Aun cuando ésta pruebe que no lo está, le recetará tabletas de hierro y ácido fólico para completar la ingestión normal.
En el caso raro de que sufra
anemia grave, el tratamiento será el que se describe para la
anemia por
deficiencia de hierro.
En líneas generales, la
anemia en el
embarazo disminuye la capacidad de enfrentarse con una gran pérdida de sangre, como ocurre en la hemorragia pospártum.
También la expone más a la
infección después del parto.
Si se vuelve gravemente anémica, existe el riesgo de que el niño sufra de falta de
oxígeno en el útero y no tenga bastantes reservas de hierro para combatir la posible
ictericia de las primeras semanas de vida.

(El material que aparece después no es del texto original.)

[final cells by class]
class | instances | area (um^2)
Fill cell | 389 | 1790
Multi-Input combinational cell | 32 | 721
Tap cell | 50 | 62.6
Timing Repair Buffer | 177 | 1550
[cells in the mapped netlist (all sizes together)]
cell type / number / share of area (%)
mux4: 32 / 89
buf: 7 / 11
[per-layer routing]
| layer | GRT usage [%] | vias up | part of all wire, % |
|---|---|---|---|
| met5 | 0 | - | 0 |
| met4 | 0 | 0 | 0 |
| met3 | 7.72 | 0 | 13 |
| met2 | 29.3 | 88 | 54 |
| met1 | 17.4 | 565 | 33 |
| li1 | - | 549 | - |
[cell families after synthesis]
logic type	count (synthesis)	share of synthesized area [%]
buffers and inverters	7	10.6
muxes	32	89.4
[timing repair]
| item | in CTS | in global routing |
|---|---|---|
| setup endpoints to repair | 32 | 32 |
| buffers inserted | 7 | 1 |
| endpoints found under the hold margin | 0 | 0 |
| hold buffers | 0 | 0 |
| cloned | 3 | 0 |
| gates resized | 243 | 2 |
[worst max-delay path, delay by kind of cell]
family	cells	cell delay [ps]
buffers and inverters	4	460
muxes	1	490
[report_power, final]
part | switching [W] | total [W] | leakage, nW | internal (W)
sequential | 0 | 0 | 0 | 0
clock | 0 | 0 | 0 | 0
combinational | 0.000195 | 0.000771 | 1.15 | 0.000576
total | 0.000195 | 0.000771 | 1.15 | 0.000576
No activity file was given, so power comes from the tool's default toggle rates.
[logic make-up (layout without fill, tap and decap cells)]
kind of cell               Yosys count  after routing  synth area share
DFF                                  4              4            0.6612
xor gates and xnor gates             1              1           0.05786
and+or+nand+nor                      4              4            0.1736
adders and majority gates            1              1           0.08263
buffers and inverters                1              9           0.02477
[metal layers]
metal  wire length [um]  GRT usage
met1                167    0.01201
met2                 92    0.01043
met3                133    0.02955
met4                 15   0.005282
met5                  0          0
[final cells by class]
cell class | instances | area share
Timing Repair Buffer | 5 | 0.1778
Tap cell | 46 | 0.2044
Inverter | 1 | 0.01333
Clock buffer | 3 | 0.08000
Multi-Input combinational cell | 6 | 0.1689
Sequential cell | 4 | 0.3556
File: design/flow/config.mk
export PLATFORM = sky130hd
export DESIGN_NAME = div
export DESIGN_NICKNAME = div
export VERILOG_FILES = /design/flow/design.v
export SDC_FILE = /design/flow/constraint.sdc
export NUM_CORES = 4
export LEC_CHECK = 1
export CORE_AREA = 10 10 85 85
export DIE_AREA = 0 0 95 95
File: design/flow/constraint.sdc
current_design div

set clk_period 3.8
set clk_io_pct 0.2

create_clock -name clk0 -period $clk_period [get_ports {clock}]

set non_clock_inputs [all_inputs -no_clocks]
set_input_delay [expr $clk_period * $clk_io_pct] -clock clk0 $non_clock_inputs
set_output_delay [expr $clk_period * $clk_io_pct] -clock clk0 [all_outputs]
File: design/flow/run.sh
#!/bin/bash
# OpenROAD 26Q1-2900-gdf79404cd8, Yosys 0.63+post, stock flow scripts
make -C /OpenROAD-flow-scripts/flow DESIGN_CONFIG=/design/flow/config.mk WORK_HOME=/design/flow/orfs finish
File: design/flow/design.v
module div #(parameter N = 22) (
    input clock, reset,
    output slow_clock
);
    reg [N-1:0] count;
	always @(posedge clock, posedge reset) begin
        if (reset) begin
            count <= 0;
        end
        else begin
            count <= count + 1;
        end
    end
	assign slow_clock = count[N-1];
endmodule
--- flow/config.mk ---
export PLATFORM = sky130hd
export DESIGN_NAME = hello_top
export DESIGN_NICKNAME = hello_top
export VERILOG_FILES = /design/flow/design.v
export SDC_FILE = /design/flow/constraint.sdc
export NUM_CORES = 4
export LEC_CHECK = 1
export CORE_UTILIZATION = 30
--- flow/constraint.sdc ---
current_design hello_top

set clk_period 4.3
set clk_io_pct 0.2

create_clock -name clk0 -period $clk_period [get_ports {sysclk}]

set non_clock_inputs [all_inputs -no_clocks]
set_input_delay [expr $clk_period * $clk_io_pct] -clock clk0 $non_clock_inputs
set_output_delay [expr $clk_period * $clk_io_pct] -clock clk0 [all_outputs]
--- flow/design.v ---
module Tx(
  input        clock,
  input        reset,
  output       io_txd,
  output       io_channel_ready,
  input        io_channel_valid,
  input  [7:0] io_channel_bits
);
  reg [10:0] shiftReg;  
  reg [19:0] cntReg;  
  reg [3:0] bitsReg;  
  wire  _io_channel_ready_T = cntReg == 20'h0;  
  wire [9:0] shift = shiftReg[10:1];  
  wire [10:0] _shiftReg_T_1 = {1'h1,shift};  
  wire [3:0] _bitsReg_T_1 = bitsReg - 4'h1;  
  wire [10:0] _shiftReg_T_3 = {2'h3,io_channel_bits,1'h0};  
  wire [19:0] _cntReg_T_1 = cntReg - 20'h1;  
  assign io_txd = shiftReg[0];  
  assign io_channel_ready = cntReg == 20'h0 & bitsReg == 4'h0;  
  always @(posedge clock) begin
    if (reset) begin  
      shiftReg <= 11'h7ff;  
    end else if (_io_channel_ready_T) begin  
      if (bitsReg != 4'h0) begin  
        shiftReg <= _shiftReg_T_1;  
      end else if (io_channel_valid) begin  
        shiftReg <= _shiftReg_T_3;  
      end else begin
        shiftReg <= 11'h7ff;  
      end
    end
    if (reset) begin  
      cntReg <= 20'h0;  
    end else if (_io_channel_ready_T) begin  
      cntReg <= 20'h4e1;  
    end else begin
      cntReg <= _cntReg_T_1;  
    end
    if (reset) begin  
      bitsReg <= 4'h0;  
    end else if (_io_channel_ready_T) begin  
      if (bitsReg != 4'h0) begin  
        bitsReg <= _bitsReg_T_1;  
      end else if (io_channel_valid) begin  
        bitsReg <= 4'hb;  
      end
    end
  end
endmodule
module Buffer(
  input        clock,
  input        reset,
  output       io_in_ready,
  input        io_in_valid,
  input  [7:0] io_in_bits,
  input        io_out_ready,
  output       io_out_valid,
  output [7:0] io_out_bits
);
  reg  stateReg;  
  reg [7:0] dataReg;  
  wire  _io_in_ready_T = ~stateReg;  
  wire  _GEN_1 = io_in_valid | stateReg;  
  assign io_in_ready = ~stateReg;  
  assign io_out_valid = stateReg;  
  assign io_out_bits = dataReg;  
  always @(posedge clock) begin
    if (reset) begin  
      stateReg <= 1'h0;  
    end else if (_io_in_ready_T) begin  
      stateReg <= _GEN_1;
    end else if (io_out_ready) begin  
      stateReg <= 1'h0;  
    end
    if (reset) begin  
      dataReg <= 8'h0;  
    end else if (_io_in_ready_T) begin  
      if (io_in_valid) begin  
        dataReg <= io_in_bits;  
      end
    end
  end
endmodule
module BufferedTx(
  input        clock,
  input        reset,
  output       io_in_ready,
  input        io_in_valid,
  input  [7:0] io_in_bits,
  output       io_txd
);
  wire  tx_clock;  
  wire  tx_reset;  
  wire  tx_io_txd;  
  wire  tx_io_channel_ready;  
  wire  tx_io_channel_valid;  
  wire [7:0] tx_io_channel_bits;  
  wire  buf__clock;  
  wire  buf__reset;  
  wire  buf__io_in_ready;  
  wire  buf__io_in_valid;  
  wire [7:0] buf__io_in_bits;  
  wire  buf__io_out_ready;  
  wire  buf__io_out_valid;  
  wire [7:0] buf__io_out_bits;  
  Tx tx (  
    .clock(tx_clock),
    .reset(tx_reset),
    .io_txd(tx_io_txd),
    .io_channel_ready(tx_io_channel_ready),
    .io_channel_valid(tx_io_channel_valid),
    .io_channel_bits(tx_io_channel_bits)
  );
  Buffer buf_ (  
    .clock(buf__clock),
    .reset(buf__reset),
    .io_in_ready(buf__io_in_ready),
    .io_in_valid(buf__io_in_valid),
    .io_in_bits(buf__io_in_bits),
    .io_out_ready(buf__io_out_ready),
    .io_out_valid(buf__io_out_valid),
    .io_out_bits(buf__io_out_bits)
  );
  assign io_in_ready = buf__io_in_ready;  
  assign io_txd = tx_io_txd;  
  assign tx_clock = clock;
  assign tx_reset = reset;
  assign tx_io_channel_valid = buf__io_out_valid;  
  assign tx_io_channel_bits = buf__io_out_bits;  
  assign buf__clock = clock;
  assign buf__reset = reset;
  assign buf__io_in_valid = io_in_valid;  
  assign buf__io_in_bits = io_in_bits;  
  assign buf__io_out_ready = tx_io_channel_ready;  
endmodule
<file path="design.v">
module clkdiv (out, clk, rst);
    output out;
    input  clk, rst;
    parameter div = 7;
    parameter lvl = div / 2;
    reg [2:0] cnt1, cnt2;
    reg clk1, clk2;
    wire clkn = ~clk;
    always@(posedge clk)
    begin
        if (rst == 1'b0)
        begin
            clk1 <= 1'b0;
            cnt1 <= 0;
        end
        else
        begin
            cnt1 <= cnt1 + 1'b1;
            if (cnt1 == lvl)
            begin
                clk1 <= ~clk1;
                cnt1 <= 1;
            end
        end
    end
    always@(posedge clkn)
    begin
        if ((rst == 1'b0) || (cnt1 == 0))
        begin
            clk2 <= 1'b0;
            cnt2 <= 0;
        end
        else
            begin
            cnt2 <= cnt2 + 1'b1;
            if (cnt2 == lvl)
            begin
                clk2 <= ~clk2;
                cnt2 <= 1;
            end
        end
    end
    assign out = clk1 | clk2;
endmodule
</file>
<file path="config.mk">
export PLATFORM = sky130hd
export DESIGN_NAME = clkdiv
export DESIGN_NICKNAME = clkdiv
export VERILOG_FILES = /design/flow/design.v
export SDC_FILE = /design/flow/constraint.sdc
export NUM_CORES = 4
export LEC_CHECK = 1
export CORE_AREA = 10 10 70 70
export DIE_AREA = 0 0 80 80
</file>
<file path="constraint.sdc">
current_design clkdiv

set clk_period 2.0
set clk_io_pct 0.2

create_clock -name clk0 -period $clk_period [get_ports {clk}]

set non_clock_inputs [all_inputs -no_clocks]
set_input_delay [expr $clk_period * $clk_io_pct] -clock clk0 $non_clock_inputs
set_output_delay [expr $clk_period * $clk_io_pct] -clock clk0 [all_outputs]
</file>
<file path="run.sh">
#!/bin/bash
# OpenROAD 26Q1-2900-gdf79404cd8, Yosys 0.63+post, stock flow scripts
make -C /OpenROAD-flow-scripts/flow DESIGN_CONFIG=/design/flow/config.mk WORK_HOME=/design/flow/orfs finish
</file>
==> CHANGELOG.md <==
### Changed

- Register Area: 163.9 um^2
- Seq cells post-synth: 8
- Critical-path top delay cell: dfxtp_2
- Logic cell area: 198.9 um^2
- Layout cells sized above 1: 45.65%
- Number of clock sinks seen by CTS: 8
- Effective utilization at floorplan: 10.44%
- Site Rows: 21
- Number of cells in the design after placement: 81
- Setup slack after layout: -326.7 ps
- Final clock skew: 51.84 ps
- Worst rel slew slack: 87.54%
- Sequence of cells on the critical path: or2_4 > buf_6
- Dominant synthesized flop cell: dfxtp_1
- Instance count of the mapped netlist: 31
- Count of routing violations after the opening detailed-route iteration: 7
- Total number of H-tree levels: 1
- Leading area contributor after synthesis: dfxtp_1
- Number of buffers on the longest clock path: 2
- Number of standard cells in the final layout excluding fillers: 92
- Area share of the largest cell type after synthesis: 44.91%
- Stage delay of the slowest cell on the critical path: 300 ps
- # DRC: 0
- Number of antenna violations at the first check in global routing: 0
- Net switching power: 0.1054 mW
- Number of global-route vias before repair: 283
- LEAKAGE: 0.2372 nW
- Residual antenna-violating net count after detailed routing: 0
- Post-route core utilization: 15.90%
- XOR/XNOR Fraction of Synth Area: 4.912%
- Cell types with the largest area share after synthesis: dfxtp_1 (45%), ha_1 (18%), inv_1 (5.3%), nor3b_1 (4.2%), nor2b_4 (3.9%)
- Share of total power consumed by net switching: 25.77%
- Die height: 80 um
- Vias post-DR: 248
- Number of different library cells in the post-synthesis netlist: 15
- Die Span X: 80 um
- # Max-Cap Violations: 0
- Pins Over Slew Limit: 0
- Tool warning count: 32
- Max rail drop VDD: 190.1 uV
- Count leader, synth: dfxtp_1
- Yosys Chip Area: 356.6 um^2
- Number of fillers in the final layout: 376
- Status: finished, violations left
- Prevailing logic family in the synthesized netlist: simple AND/OR/NAND/NOR gates
- Total cells reported by yosys after synthesis: 31
- Hpwl dp: 394.5 um
- Cell area after synthesis: 356.6 um^2
- Power density over cell area: 753.2 nW/um^2
- Transition time at the pin with the least slew margin: 186.4 ps
- Critical path's top delay family: flip-flops
- Root cell of the clock tree: clkbuf_4
- Launching element type of the critical path: flip-flop
- Type of the worst setup path: reg -> out
- Global-route wire length before repair: 1.014 mm
- Via-per-instance ratio: 2.696
- Final Wtd Congestion: 0.6018
- Portion of total power attributed to the clock network: 39.4%
- Setup-violating endpoint count in the final report: 1
- Reg clk slew, reported paths: 30 ps
- TritonCTS clock tree: done
- Kind of end point of the critical path: output pin
- Basic-gate share of the synthesized area counting and, or, nand and nor cells: 25.26%
- Detailed Routing Iterations Pass 1: 4
- Cell types with the highest counts after synthesis: dfxtp_1 (8), ha_1 (5), inv_1 (5), nor3b_1 (2)
- Synthesized-area fraction occupied by adder cells: 17.54%
- Part of the Yosys area used for sequential elements: 44.91%
- Total overflow reported by the global router: 0
- CTS Buf Count: 3
- I/O pin cnt: 3
- Synth Area in Compound Gates: 2.105%
- Final hold violation count: 0
- Buffer-and-inverter tally for the worst setup path: 1
- Post-detailed-route wirelength per cell: 5.859 um
- Post-synthesis area per instance: 11.50 um^2
- Sequential power share: 44.1%
- RSZ-0062 raised after global routing: true
- Chip Footprint: 6400 um^2
- Violations in the final reports: negative setup slack
- Global-route usage over all layers: 1.856%
- Worst EP required: 1600 ps
- Antenna diode count: 0
- CP arrival: 1930 ps
- Flip-flops with a built-in enable: 0
- Area of the core: 3416 um^2
- Overall routed net length: 539 um
- Max FO, Critical Path: 2
- Power Internal: 0.3036 mW
- Post-synth mux share: 0%
- Part of the total power dissipated in combinational logic: 16.5%
- Layout-stage area growth over the synthesis result: 52.28%
- Largest net degree at the start of global routing: 6
- Number of warnings reported in the yosys synthesis log: 1
- Number of port buffers: 2
- Insertion Delay late pin: 310 ps
- Async set or reset register ratio after synthesis: 0%
- Class of the tightest hold or removal check: reg -> reg
[through the flow]
step                hold WS [ps]  power, mW  setup TNS, ps  area (um^2)  worst slack (ps)
floorplan                  488.7     0.2291              0        356.6             11.18
global placement           507.4     0.2426          -1207        449.2            -376.5
detailed placement         521.9     0.2449          -1347        449.2            -375.5
CTS                        555.4     0.4073         -336.0        521.8            -336.0
global route               593.9     0.4412         -383.0        543.0            -367.9
finish                     556.7     0.4090         -326.7        543.0            -326.7
[layout by cell type (no fill, tap or decap), drive strengths merged, types with 2 or more instances in the layout]
master / count
inv: 8
dfxtp: 8
buf: 7
ha: 5
clkbuf: 4
nor3b: 3
nor2b: 2
[kinds of logic (layout without fill, tap and decap cells)]
family,Yosys count,in the layout
and+or+nand+nor,10,10
AOI/OAI and AO/OA,1,1
adders and majority gates,5,5
xor gates and xnor gates,2,2
DFF,8,8
buffers and inverters,5,20
[routing by layer]
| metal | share of wire (%) | wire [um] | up-vias | track usage, % |
|---|---|---|---|---|
| li1 | - | - | 133 | - |
| met1 | 44 | 236 | 107 | 1.604 |
| met2 | 44 | 238 | 6 | 3.130 |
| met3 | 8.3 | 45 | 2 | 1.136 |
| met4 | 3.3 | 18 | 0 | 1.232 |
| met5 | 0 | 0 | - | 0 |
[path summary, 6_finish.rpt]
kind / start / end / slack [ps] / cells past startpoint
max: clk2$_SDFFE_NP0N_ / out / -330 / 2
min: cnt2[0]$_SDFF_NP0_ / cnt2[0]$_SDFF_NP0_ / 560 / 2
max reg2reg: cnt1[0]$_SDFF_PN0_ / cnt2[1]$_SDFF_NP0_ / 20 / 4
min reg2reg: cnt2[0]$_SDFF_NP0_ / cnt2[0]$_SDFF_NP0_ / 560 / 2
[worst min-delay path: cells and delay by family (launching register included)]
| family | cells | cell delay [ps] |
|---|---|---|
| flip-flops | 1 | 320 |
| AND/OR/NAND/NOR | 2 | 190 |
[flip-flops by register name, indices dropped and copies added (netlist names)]
name  flops
clk1      1
cnt1      3
clk2      1
cnt2      3
[layout make-up]
class / count / share of cell area (%)
inverters: 4 / 2.765
multi-input cells: 18 / 36.64
flip-flops and latches: 8 / 30.18
clock buffers: 4 / 4.839
well taps: 46 / 10.60
clock inverters: 4 / 2.765
repair buffers: 8 / 12.21
[power by group through the flow]
stage     clock, mW  sequential, mW  combinational [mW]
6_report      0.161           0.180              0.0675
4_1_cts       0.167           0.180              0.0598
5_1_grt       0.180           0.182              0.0792
[repair_timing]
item | 4_1_cts | 5_1_grt
hold endpoints to repair | 0 | 0
buffers inserted | 2 | 2
endpoints found under the setup margin | 3 | 2
pin swaps | 3 | 2
hold buffers | 0 | 0
gates resized | 12 | 1
Power is estimated from default activity; no workload was simulated.
[flow/design.v]
module add_full_1(co,v,a,b,ci);
    output co, v;
    input  a, b, ci;
    wire   add1, c1, c2;
    xor x1(add1, a, b);
    xor x2(v, add1, ci);
    and a1(c1, a, b);
    and a2(c2, ci, add1);
    or  o1(co, c1, c2);
endmodule
module add_full_4(co,s,a,b,ci);
    output co;
    reg co;
    output [3:0] s;
    reg [3:0] s;
    input ci;
    input [3:0] a, b;
    reg   [3:0] G, P;
    reg   [2:0] C;
    always @(a, b, ci)
    begin
    P[0] = a[0] ^ b[0];
    P[1] = a[1] ^ b[1];
    P[2] = a[2] ^ b[2];
    P[3] = a[3] ^ b[3];
    G[0] = a[0] & b[0];
    G[1] = a[1] & b[1];
    G[2] = a[2] & b[2];
    G[3] = a[3] & b[3];
    C[0] = G[0] | (P[0]&ci);
    C[1] = G[1] | (P[1]&G[0]) | (P[1]&P[0]&ci);
    C[2] = G[2] | (P[2]&G[1]) | (P[2]&P[1]&G[0]) | (P[2]&P[1]&P[0]&ci);
    co   = G[3] | (P[3]&G[2]) | (P[3]&P[2]&G[1]) | (P[3]&P[2]&P[1]&G[0]) | (P[3]&P[2]&P[1]&P[0]&ci);
    s[0] = P[0] ^ ci;
    s[1] = P[1] ^ C[0];
    s[2] = P[2] ^ C[1];
    s[3] = P[3] ^ C[2];
    end
endmodule
`/design/flow/design.v`:
```
module cpu_axi_interface
(
    input         clk,  
    input         resetn, 
    output        cache_arready,
    output        cache_rvalid,
    output        cache_rlast,
    output [31:0] cache_rdata,
    input         cache_rreq,
    input  [1: 0] cache_rtype,
    input  [31:0] cache_raddr,
    input         cache_rready,
    output        cache_bvalid,
    input         data_req     ,
    input         data_wr      ,
    input  [1 :0] data_size    ,
    input  [31:0] data_addr    ,
    input  [31:0] data_wdata   ,
    output [31:0] data_rdata   ,
    output        data_addr_ok ,
    output        data_data_ok ,
    output [3 :0] arid         ,
    output [31:0] araddr       ,
    output [7 :0] arlen        ,
    output [2 :0] arsize       ,
    output [1 :0] arburst      ,
    output [1 :0] arlock        ,
    output [3 :0] arcache      ,
    output [2 :0] arprot       ,
    output        arvalid      ,
    input         arready      ,
    input  [3 :0] rid          ,
    input  [31:0] rdata        ,
    input  [1 :0] rresp        ,
    input         rlast        ,
    input         rvalid       ,
    output        rready       ,
    output [3 :0] awid         ,
    output [31:0] awaddr       ,
    output [7 :0] awlen        ,
    output [2 :0] awsize       ,
    output [1 :0] awburst      ,
    output [1 :0] awlock       ,
    output [3 :0] awcache      ,
    output [2 :0] awprot       ,
    output        awvalid      ,
    input         awready      ,
    output [3 :0] wid          ,
    output [31:0] wdata        ,
    output [3 :0] wstrb        ,
    output        wlast        ,
    output        wvalid       ,
    input         wready       ,
    input  [3 :0] bid          ,
    input  [1 :0] bresp        ,
    input         bvalid       ,
    output        bready       
);
reg do_req;
reg do_req_or;  
reg        do_wr_r;
reg [1 :0] do_size_r;
reg [31:0] do_addr_r;
reg [31:0] do_wdata_r;
wire data_back;
assign data_addr_ok = !do_req;
always @(posedge clk)
begin
    do_req     <= !resetn                           ? 1'b0 : 
                  data_req   && !do_req             ? 1'b1 :
                  cache_rreq && !do_req             ? 1'b1 :
                  data_back                         ? 1'b0 : do_req;
    do_req_or  <= !resetn ? 1'b0 : 
                  !do_req ? data_req : do_req_or;
    do_wr_r    <= data_req&&data_addr_ok ? data_wr   :
                  cache_rreq             ? 1'b0      :do_wr_r;
    do_size_r  <= data_req&&data_addr_ok ? data_size :
                  cache_rreq             ? cache_rtype:
                   do_size_r;
    do_addr_r  <= data_req&&data_addr_ok ? data_addr :
                  cache_rreq             ? cache_raddr:
                   do_addr_r;
    do_wdata_r <= data_req&&data_addr_ok ? data_wdata :
                  cache_rreq             ? 1'b0       :
                   do_wdata_r;
end
assign data_data_ok = do_req&& do_req_or&&data_back;
assign data_rdata   = rdata;
reg addr_rcv;
reg wdata_rcv;
assign data_back = addr_rcv && (rvalid&&rready||bvalid&&bready);
always @(posedge clk)
begin
    addr_rcv  <= !resetn          ? 1'b0 :
                 arvalid&&arready ? 1'b1 :
                 awvalid&&awready ? 1'b1 :
                 data_back        ? 1'b0 : addr_rcv;
    wdata_rcv <= !resetn          ? 1'b0 :
                 wvalid&&wready   ? 1'b1 :
                 data_back        ? 1'b0 : wdata_rcv;
end
assign arid    = 4'd0;
assign araddr  = do_addr_r;
assign arlen   = 8'd0;
assign arsize  = do_size_r;
assign arburst = 2'd0;
assign arlock  = 2'd0;
assign arcache = 4'd0;
assign arprot  = 3'd0;
assign arvalid = do_req&&!do_wr_r&&!addr_rcv;
assign rready  = cache_rreq ? cache_rready : 1'b1;
assign awid    = 4'd0;
assign awaddr  = do_addr_r;
assign awlen   = 8'd0;
assign awsize  = do_size_r;
assign awburst = 2'd0;
assign awlock  = 2'd0;
assign awcache = 4'd0;
assign awprot  = 3'd0;
assign awvalid = do_req&&do_wr_r&&!addr_rcv;
assign wid    = 4'd0;
assign wdata  = do_wdata_r;
assign wstrb  = do_size_r==2'd0 ? 4'b0001<<do_addr_r[1:0] :
                do_size_r==2'd1 ? 4'b0011<<do_addr_r[1:0] : 4'b1111;
assign wlast  = 1'd1;
assign wvalid = do_req&&do_wr_r&&!wdata_rcv;
assign bready = 1'b1;
assign cache_arready = arready  &&!data_req && !do_req;
assign cache_rvalid  = rvalid   &&!do_req_or&& data_back;
assign cache_rlast   = rlast;
assign cache_rdata   = rdata;
assign cache_bvalid  = bvalid;
endmodule
```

Es conveniente seguir una dieta rica en hierro, que se encuentra en los siguientes alimentos:
- hígado,
- buey,
- pan integral,
- huevos y
- frutos secos.
Coma frutas cítricas: la
vitamina C que contienen ayuda a una absorción más sencilla del hierro.
Asegúrese de que consume muchas verduras frescas: son la mejor fuente de ácido fólico.
Tal vez no advierta un grado leve de anemia.
Si el grado es pronunciado, los síntomas serán, quizá, debilidad, cansancio, dificultad respiratoria, desmayo y palpitaciones.